Anyone use this stuff? A local feed shop started carrying it, and the ingredients look good. I know a guy that used to feed it and his dogs did well. He quit feeding it because his feed store quit selling it.


----------



## sqrle1 (Jan 22, 2006)

Comparing the ingredients and price on a website what I saw was the performance formula 40# for $32.99. They kinda boast on the calories per lbs. For there performance it only totals around 450 k/cal cup. It is close to Pro Plan but not much of a performance food. I feed one that is 632 k/cal for the same price and I get Guaranteed analysis on Glucosamine and no corn or by porducts.

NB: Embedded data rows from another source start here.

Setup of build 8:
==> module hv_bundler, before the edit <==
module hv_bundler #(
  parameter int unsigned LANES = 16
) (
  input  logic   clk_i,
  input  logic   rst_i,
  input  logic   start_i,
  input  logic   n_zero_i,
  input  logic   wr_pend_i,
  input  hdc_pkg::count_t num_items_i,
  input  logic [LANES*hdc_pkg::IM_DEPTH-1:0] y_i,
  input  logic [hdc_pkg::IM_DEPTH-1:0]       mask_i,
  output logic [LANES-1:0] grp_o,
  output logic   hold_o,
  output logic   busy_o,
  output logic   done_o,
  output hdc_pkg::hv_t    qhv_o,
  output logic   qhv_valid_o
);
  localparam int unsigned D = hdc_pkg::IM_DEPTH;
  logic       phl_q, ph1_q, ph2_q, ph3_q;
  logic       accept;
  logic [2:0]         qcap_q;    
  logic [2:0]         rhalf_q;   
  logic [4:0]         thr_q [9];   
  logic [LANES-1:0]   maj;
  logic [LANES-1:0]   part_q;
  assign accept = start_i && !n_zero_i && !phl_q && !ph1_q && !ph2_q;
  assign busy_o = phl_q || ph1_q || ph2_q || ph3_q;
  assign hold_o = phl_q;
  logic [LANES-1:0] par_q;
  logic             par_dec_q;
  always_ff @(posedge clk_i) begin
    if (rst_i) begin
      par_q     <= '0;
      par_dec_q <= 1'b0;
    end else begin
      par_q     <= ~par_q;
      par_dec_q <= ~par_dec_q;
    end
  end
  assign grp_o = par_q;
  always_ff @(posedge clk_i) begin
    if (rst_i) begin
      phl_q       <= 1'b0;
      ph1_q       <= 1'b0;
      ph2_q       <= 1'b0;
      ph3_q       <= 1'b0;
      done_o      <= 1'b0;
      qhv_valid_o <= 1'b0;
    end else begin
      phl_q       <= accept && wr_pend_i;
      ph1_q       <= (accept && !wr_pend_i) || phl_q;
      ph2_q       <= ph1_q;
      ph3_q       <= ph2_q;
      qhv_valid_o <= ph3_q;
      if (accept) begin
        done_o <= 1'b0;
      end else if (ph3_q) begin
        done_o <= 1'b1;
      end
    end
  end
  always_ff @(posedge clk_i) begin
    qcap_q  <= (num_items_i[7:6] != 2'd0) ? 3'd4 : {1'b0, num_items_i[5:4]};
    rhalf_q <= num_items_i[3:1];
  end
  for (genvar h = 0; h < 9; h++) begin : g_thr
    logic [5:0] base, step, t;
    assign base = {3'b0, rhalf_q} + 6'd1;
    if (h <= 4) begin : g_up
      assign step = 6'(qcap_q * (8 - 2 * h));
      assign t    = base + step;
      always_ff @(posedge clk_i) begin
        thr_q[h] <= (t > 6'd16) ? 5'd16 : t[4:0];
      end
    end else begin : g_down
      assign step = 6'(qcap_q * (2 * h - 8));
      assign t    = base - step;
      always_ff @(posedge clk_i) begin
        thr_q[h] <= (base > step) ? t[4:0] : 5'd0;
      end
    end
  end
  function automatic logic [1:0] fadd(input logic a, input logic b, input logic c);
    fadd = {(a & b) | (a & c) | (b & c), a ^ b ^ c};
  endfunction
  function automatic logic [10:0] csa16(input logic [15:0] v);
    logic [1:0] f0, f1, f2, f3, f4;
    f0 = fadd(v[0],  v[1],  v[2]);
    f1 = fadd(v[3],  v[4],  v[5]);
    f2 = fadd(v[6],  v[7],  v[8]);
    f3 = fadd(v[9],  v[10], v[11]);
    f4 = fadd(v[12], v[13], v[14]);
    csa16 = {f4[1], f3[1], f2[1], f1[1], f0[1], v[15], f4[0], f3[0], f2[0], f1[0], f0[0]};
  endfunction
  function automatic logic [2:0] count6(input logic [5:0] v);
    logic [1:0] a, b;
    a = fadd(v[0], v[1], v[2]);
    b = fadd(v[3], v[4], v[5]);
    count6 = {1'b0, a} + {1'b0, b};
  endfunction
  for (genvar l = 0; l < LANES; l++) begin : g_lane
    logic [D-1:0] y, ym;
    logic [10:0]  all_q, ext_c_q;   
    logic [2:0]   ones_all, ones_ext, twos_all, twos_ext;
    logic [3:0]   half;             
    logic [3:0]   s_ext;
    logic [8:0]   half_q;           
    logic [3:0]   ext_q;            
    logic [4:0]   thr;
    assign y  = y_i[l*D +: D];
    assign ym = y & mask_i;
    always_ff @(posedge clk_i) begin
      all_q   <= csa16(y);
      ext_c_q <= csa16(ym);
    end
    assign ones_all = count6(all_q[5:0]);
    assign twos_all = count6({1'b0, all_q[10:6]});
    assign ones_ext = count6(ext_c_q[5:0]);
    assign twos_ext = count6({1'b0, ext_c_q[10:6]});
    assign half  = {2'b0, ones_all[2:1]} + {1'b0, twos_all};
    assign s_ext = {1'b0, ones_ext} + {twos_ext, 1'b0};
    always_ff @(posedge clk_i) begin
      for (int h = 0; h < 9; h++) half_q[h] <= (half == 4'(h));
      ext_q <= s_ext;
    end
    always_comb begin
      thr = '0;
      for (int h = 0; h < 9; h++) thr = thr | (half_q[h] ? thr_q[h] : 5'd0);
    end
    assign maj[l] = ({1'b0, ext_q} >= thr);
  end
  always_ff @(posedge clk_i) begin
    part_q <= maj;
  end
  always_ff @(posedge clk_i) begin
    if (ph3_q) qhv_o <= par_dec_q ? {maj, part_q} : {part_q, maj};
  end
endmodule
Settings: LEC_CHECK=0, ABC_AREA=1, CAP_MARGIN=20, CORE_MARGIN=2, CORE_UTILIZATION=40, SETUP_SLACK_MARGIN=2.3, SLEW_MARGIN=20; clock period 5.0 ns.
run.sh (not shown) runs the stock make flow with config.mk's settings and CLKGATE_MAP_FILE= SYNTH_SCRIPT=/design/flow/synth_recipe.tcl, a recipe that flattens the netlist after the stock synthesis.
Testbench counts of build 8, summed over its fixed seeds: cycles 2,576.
This is an optimization exercise on Yosys and OpenROAD, whose aim is small area, not a production implementation.
In this exercise RTL edits were held to simulation tests only and were not proved equivalent to the original.
Power and IR drop assume default switching activity.

before:
==> module gf256_mul_lane, before the edit <==
module gf256_mul_lane
#(
  parameter logic [8:0] POLY = kuz_gf_pkg::KUZ_POLY
) (
  input  logic     clk,
  input  logic     i_en1,
  input  logic     i_en2,
  input  logic     i_en3,
  input  kuz_gf_pkg::gf_byte_t i_a,
  input  kuz_gf_pkg::gf_byte_t i_b,
  output kuz_gf_pkg::gf_byte_t o_p
);
  kuz_gf_pkg::gf_byte_t w_p0;
  kuz_gf_pkg::gf_byte_t r_p1;
  kuz_gf_pkg::gf_byte_t r_p2;
  kuz_gf_pkg::gf_byte_t r_p3;
  gf256_mul_core u_mul (
    .a (i_a),
    .b (i_b),
    .p (w_p0)
  );
  always_ff @(posedge clk) begin
    if (i_en1) begin
      r_p1 <= w_p0;
    end
    if (i_en2) begin
      r_p2 <= r_p1;
    end
    if (i_en3) begin
      r_p3 <= r_p2;
    end
  end
  assign o_p = r_p3;
endmodule
==> module gf256_mul_pipe, before the edit <==
module gf256_mul_pipe
#(
  parameter int         LANES = 16,
  parameter logic [8:0] POLY  = kuz_gf_pkg::KUZ_POLY
) (
  input  logic               clk,
  input  logic               rst,
  input  logic               in_valid,
  output logic               in_ready,
  input  logic [8*LANES-1:0] in_a,
  input  logic [8*LANES-1:0] in_b,
  output logic               out_valid,
  input  logic               out_ready,
  output logic [8*LANES-1:0] out_p
);
  logic r_v1;
  logic r_v2;
  logic r_v3;
  logic w_ld1;
  logic w_ld2;
  logic w_ld3;
  logic w_en1;
  logic w_en2;
  logic w_en3;
  logic [8*LANES-1:0] w_p3;
  assign w_ld3 = !r_v3 || out_ready;
  assign w_ld2    = !r_v2 || w_ld3;
  assign w_ld1    = !r_v1 || w_ld2;
  assign in_ready = w_ld1;
  assign w_en1 = w_ld1 && in_valid;
  assign w_en2 = w_ld2 && r_v1;
  assign w_en3 = w_ld3 && r_v2;
  always_ff @(posedge clk or posedge rst) begin
    if (rst) begin
      r_v1 <= 1'b0;
      r_v2 <= 1'b0;
      r_v3 <= 1'b0;
    end else begin
      if (w_ld1) begin
        r_v1 <= in_valid;
      end
      if (w_ld2) begin
        r_v2 <= r_v1;
      end
      if (w_ld3) begin
        r_v3 <= r_v2;
      end
    end
  end
  genvar gi;
  generate
    for (gi = 0; gi < LANES; gi++) begin : g_lane
      gf256_mul_lane #(
        .POLY (POLY)
      ) u_lane (
        .clk   (clk),
        .i_en1 (w_en1),
        .i_en2 (w_en2),
        .i_en3 (w_en3),
        .i_a   (in_a[8*gi +: 8]),
        .i_b   (in_b[8*gi +: 8]),
        .o_p   (w_p3[8*gi +: 8])
      );
    end : g_lane
  endgenerate
  assign out_valid = r_v3;
  assign out_p     = w_p3;
endmodule
clock: 4.0 ns
lec_check: 0
cap_margin: 20
cell_pad_in_sites_detail_placement: 0
cell_pad_in_sites_global_placement: 0
core_margin: 2
core_utilization: 70
cts_buf_list: sky130_fd_sc_hd__clkbuf_4
gpl_timing_driven: 0
place_density: 0.8
slew_margin: 20
synth_hierarchical: 1
synth_minimum_keep_size: 0
standard.sh (not shown) runs the stock make flow with config.mk's settings and CLKGATE_MAP_FILE= SYNTH_SCRIPT=/design/flow/synth_recipe.tcl, a recipe that flattens the netlist after the stock synthesis.
==> flow/flow/run.sh <==
#!/bin/bash
# Standard ORFS layout with three changes to how it is built:
#  - the port buffers use the smallest buffer cell (sky130_fd_sc_hd__buf_1)
#    instead of the delay buffer buffer_ports picks by default;
#  - the buffers ABC adds during synthesis are removed at floorplan;
#  - CTS inserts no dummy loads (clock buffers come from CTS_BUF_LIST).
set -euo pipefail
export BUFFER_PORTS_ARGS="-buffer_cell sky130_fd_sc_hd__buf_1"
export REMOVE_ABC_BUFFERS=1
export CTS_ARGS="-sink_clustering_enable -repair_clock_nets -buf_list sky130_fd_sc_hd__clkbuf_4 -sink_clustering_size 10 -sink_clustering_max_diameter 40 -dont_use_dummy_load"
bash standard.sh "BUFFER_PORTS_ARGS=$BUFFER_PORTS_ARGS" "REMOVE_ABC_BUFFERS=$REMOVE_ABC_BUFFERS" "CTS_ARGS=$CTS_ARGS" finish > make_finish.log 2>&1
#### Input delta (after over before)
--- a/flow/design.v
+++ b/flow/design.v
@@ -51,36 +51,45 @@
 `default_nettype none
 module gf256_mul_lane
 #(
   parameter logic [8:0] POLY = kuz_gf_pkg::KUZ_POLY
 ) (
   input  logic     clk,
-  input  logic     i_en1,
-  input  logic     i_en2,
-  input  logic     i_en3,
+  input  logic     i_ld1_n,
+  input  logic     i_val0_n,
+  input  logic     i_ld2_n,
+  input  logic     i_val1_n,
+  input  logic     i_ld3_n,
+  input  logic     i_val2_n,
   input  kuz_gf_pkg::gf_byte_t i_a,
   input  kuz_gf_pkg::gf_byte_t i_b,
   output kuz_gf_pkg::gf_byte_t o_p
 );
+  logic       w_en1;
+  logic       w_en2;
+  logic       w_en3;
   kuz_gf_pkg::gf_byte_t w_p0;
   kuz_gf_pkg::gf_byte_t r_p1;
   kuz_gf_pkg::gf_byte_t r_p2;
   kuz_gf_pkg::gf_byte_t r_p3;
   gf256_mul_core u_mul (
     .a (i_a),
     .b (i_b),
     .p (w_p0)
   );
+  assign w_en1 = !(i_ld1_n || i_val0_n);
+  assign w_en2 = !(i_ld2_n || i_val1_n);
+  assign w_en3 = !(i_ld3_n || i_val2_n);
   always_ff @(posedge clk) begin
-    if (i_en1) begin
+    if (w_en1) begin
       r_p1 <= w_p0;
     end
-    if (i_en2) begin
+    if (w_en2) begin
       r_p2 <= r_p1;
     end
-    if (i_en3) begin
+    if (w_en3) begin
       r_p3 <= r_p2;
     end
   end
   assign o_p = r_p3;
 endmodule
 module gf256_mul_core (
@@ -244,23 +253,17 @@
   logic r_v1;
   logic r_v2;
   logic r_v3;
   logic w_ld1;
   logic w_ld2;
   logic w_ld3;
-  logic w_en1;
-  logic w_en2;
-  logic w_en3;
   logic [8*LANES-1:0] w_p3;
   assign w_ld3 = !r_v3 || out_ready;
   assign w_ld2    = !r_v2 || w_ld3;
   assign w_ld1    = !r_v1 || w_ld2;
   assign in_ready = w_ld1;
-  assign w_en1 = w_ld1 && in_valid;
-  assign w_en2 = w_ld2 && r_v1;
-  assign w_en3 = w_ld3 && r_v2;
   always_ff @(posedge clk or posedge rst) begin
     if (rst) begin
       r_v1 <= 1'b0;
       r_v2 <= 1'b0;
       r_v3 <= 1'b0;
     end else begin
@@ -279,15 +282,18 @@
   generate
     for (gi = 0; gi < LANES; gi++) begin : g_lane
       gf256_mul_lane #(
         .POLY (POLY)
       ) u_lane (
         .clk   (clk),
-        .i_en1 (w_en1),
-        .i_en2 (w_en2),
-        .i_en3 (w_en3),
+        .i_ld1_n  (!w_ld1),
+        .i_val0_n (!in_valid),
+        .i_ld2_n  (!w_ld2),
+        .i_val1_n (!r_v1),
+        .i_ld3_n  (!w_ld3),
+        .i_val2_n (!r_v2),
         .i_a   (in_a[8*gi +: 8]),
         .i_b   (in_b[8*gi +: 8]),
         .o_p   (w_p3[8*gi +: 8])
       );
     end : g_lane
   endgenerate
Findings:
Compared with before, after shows die area that has gone up slightly.
Area growth from synthesis to final layout | after below before
Going from before to after, net switching fraction of the power fell by 0.25 points; sequential share of layout area stayed essentially flat; core utilization fell by 1.5 points; later-pin clock latency in the skew report rose by 0.02 ns.
Row global-route usage: after higher / before lower
Final critical-path share of the clock period was higher in the run labelled before.
after vs. before: count of filler cells inserted in the layout now sits higher; average wire per standard cell now sits higher; core area now sits higher; final standard cell count with taps included and fillers excluded now sits higher.
Looking at worst setup path endpoint, the g_lane[9].u_lane.r_p1[6]$_DFFE_PP_ result is from before; the g_lane[11].u_lane.r_p1[6]$_DFFE_PN_ one comes from after.

==> port drivers added, routing unchanged <==
The flow's constraints put no driver on any port. The routed layouts listed below were extracted and timed again, unchanged, in two steps.
Step 1: set_driving_cell puts a clkbuf_16 on clk and a buf_2 on each other input, an assumption about the parent block.
Step 2 times the ports against the registers' clock, not the clock port: input delays grow and output delays shrink by t, the midpoint of the rising clock arrivals with the driver on.
Three values: ideal ports, drivers, drivers and shift; two values: the first two.
run | t, ns | slack for setup (ns) | hold WS [ns]
before | 0.705 | 0.967 / 0.985 / 0.280 | 0.331 / 0.331 / 0.331
after | 0.713 | 1.031 / 1.000 / 0.345 | 0.339 / 0.339 / 0.339
After both steps setup and hold are still met in every run listed. The setup slack of before, which loses most, moves by +0.018 ns with the drivers and by -0.687 ns with both steps.
Source: an optimization exercise on an open RTL-to-GDS flow (aim: small area, a short achievable clock period and few clock cycles). Production flows keep margins and buffers that such runs may drop. Where RTL was checked, it was by simulation tests only, not by an equivalence proof against the original. Power figures rest on the tool's default switching activity, not on a simulated workload.

Design line_rasterizer_interpolated, start of the top module:
module line_rasterizer_interpolated
#(
    parameter int COORD_BITS = 6,
    parameter int DEPTH_BITS = 16,
    parameter int FRAC_BITS  = 16
) (
    input  wire logic                 aclk,
    input  wire logic                 aresetn,
    input  wire logic                 s_tvalid,
    output logic                      s_tready,
    input  wire logic [((2*(2*COORD_BITS+DEPTH_BITS+32)+7)/8)*8-1:0] s_tdata,
    output logic                      m_tvalid,
    input  wire logic                 m_tready,
    output logic [((2*COORD_BITS+DEPTH_BITS+32+7)/8)*8-1:0] m_tdata,
    output logic                      m_tlast
);
    localparam int C      = COORD_BITS;
    localparam int CW     = lri_pkg::CHAN_W;
    localparam int NC     = lri_pkg::NUM_COLOR;
    localparam int PT_W   = 2*C + DEPTH_BITS + lri_pkg::COLOR_W;
    localparam int OUT_W  = ((2*C + DEPTH_BITS + NC*CW + 7) / 8) * 8;
    localparam int E_W    = C + 2;
    localparam int N_INT  = DEPTH_BITS/2 - 1;
    localparam int C_INT0 = N_INT - CW/2;      
    logic [C-1:0] xa, ya, xb, yb;
    logic [C:0]   dxp, dxn, dyp, dyn;      
    assign xa = s_tdata[C-1:0];
    assign ya = s_tdata[2*C-1:C];
    assign xb = s_tdata[PT_W+C-1:PT_W];
    assign yb = s_tdata[PT_W+2*C-1:PT_W+C];
    assign dxp = {1'b0, xb} - {1'b0, xa};
    assign dxn = {1'b0, xa} - {1'b0, xb};
    assign dyp = {1'b0, yb} - {1'b0, ya};
    assign dyn = {1'b0, ya} - {1'b0, yb};
    logic st_idle, st_geo, st_int, st_rdy, st_z2, st_hold;
    logic [2:0] cnt_reg;
    logic       cint_reg;              
    logic [C-1:0] adx_reg, ady_reg;
    logic         xgt_reg, ygt_reg;
    logic [C-1:0] span_reg, spanm1_reg, nmin_reg;
    logic [C+1:0] span3_reg;
    logic         span32_reg, xmaj_reg, swap_reg, up_reg;
    logic         xmaj_c, swap_c, up_c;
    logic [C-1:0] span_c, nmin_c;
    logic [C+1:0] span3_c;
    logic [2:0]   span_sm;
    always_comb begin
        xmaj_c  = ady_reg < adx_reg;
        swap_c  = xmaj_c ? xgt_reg : ygt_reg;
        span_c  = xmaj_c ? adx_reg : ady_reg;
        nmin_c  = xmaj_c ? ady_reg : adx_reg;
        for (int k = 0; k < 3; k++)
            span_sm[k] = xmaj_c ? (adx_reg == C'(k+1)) : (ady_reg == C'(k+1));
        span3_c = xmaj_c ? ({2'b00, adx_reg} + {1'b0, adx_reg, 1'b0})
  ...
Settings: LEC_CHECK=0, CAP_MARGIN=5, CORE_MARGIN=2, CORE_UTILIZATION=40, CTS_CLUSTER_DIAMETER=80, CTS_CLUSTER_SIZE=24, SETUP_SLACK_MARGIN=4.45, SLEW_MARGIN=5; clock period 7.5 ns.
standard.sh (not shown) runs the stock make flow with config.mk's settings and CLKGATE_MAP_FILE= SYNTH_SCRIPT=/design/flow/synth_recipe.tcl, a recipe that flattens the netlist after the stock synthesis.
==> flow/flow/run.sh <==
#!/bin/bash
# Standard layout, with two changes: the port buffers are made from plain
# buffers (sky130_fd_sc_hd__buf_2) instead of the delay buffers buffer_ports
# picks, and clock tree synthesis adds no dummy loads.
set -euo pipefail
export BUFFER_PORTS_ARGS="-buffer_cell sky130_fd_sc_hd__buf_2"
export CTS_ARGS="-sink_clustering_enable -repair_clock_nets -sink_clustering_size 24 -sink_clustering_max_diameter 80 -dont_use_dummy_load"
bash standard.sh > standard.log 2>&1
The baseline passed the timing, design-rule and antenna checks.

For that price I would expect to see a little better meat protein than Poultry by product meal and has alot of fillers especiall corn and wheat. If it works for your dog great but I would consider other alternatives with a better ingredient list and a lower price. If you pay more than $17.00 to $20.00 a 50 lb bag your paying way to much.


----------



## mjh345 (Jun 17, 2006)

sqrle1; what food is it that you are feeding with the 630cal/cup?


----------



## sqrle1 (Jan 22, 2006)

When I am hunting I use the VF Complete Performance it is 632 K/cal cup. A friend of mine uses the Enhance Professional Athlete it is 635 K/cal per cup.


----------



## Rick Hall (Jan 21, 2003)

My feed store gave me some to try, and like everything else with beet pulp for fiber, it made my guys fart like paper mills and poop like custard machines. If you're looking for an inexpensive 30/20, we've found Walmart's Maximum Nutrition (or Sam's Exeed) quite appreciably better in terms of what gets used vs what ends up on the lawn.


----------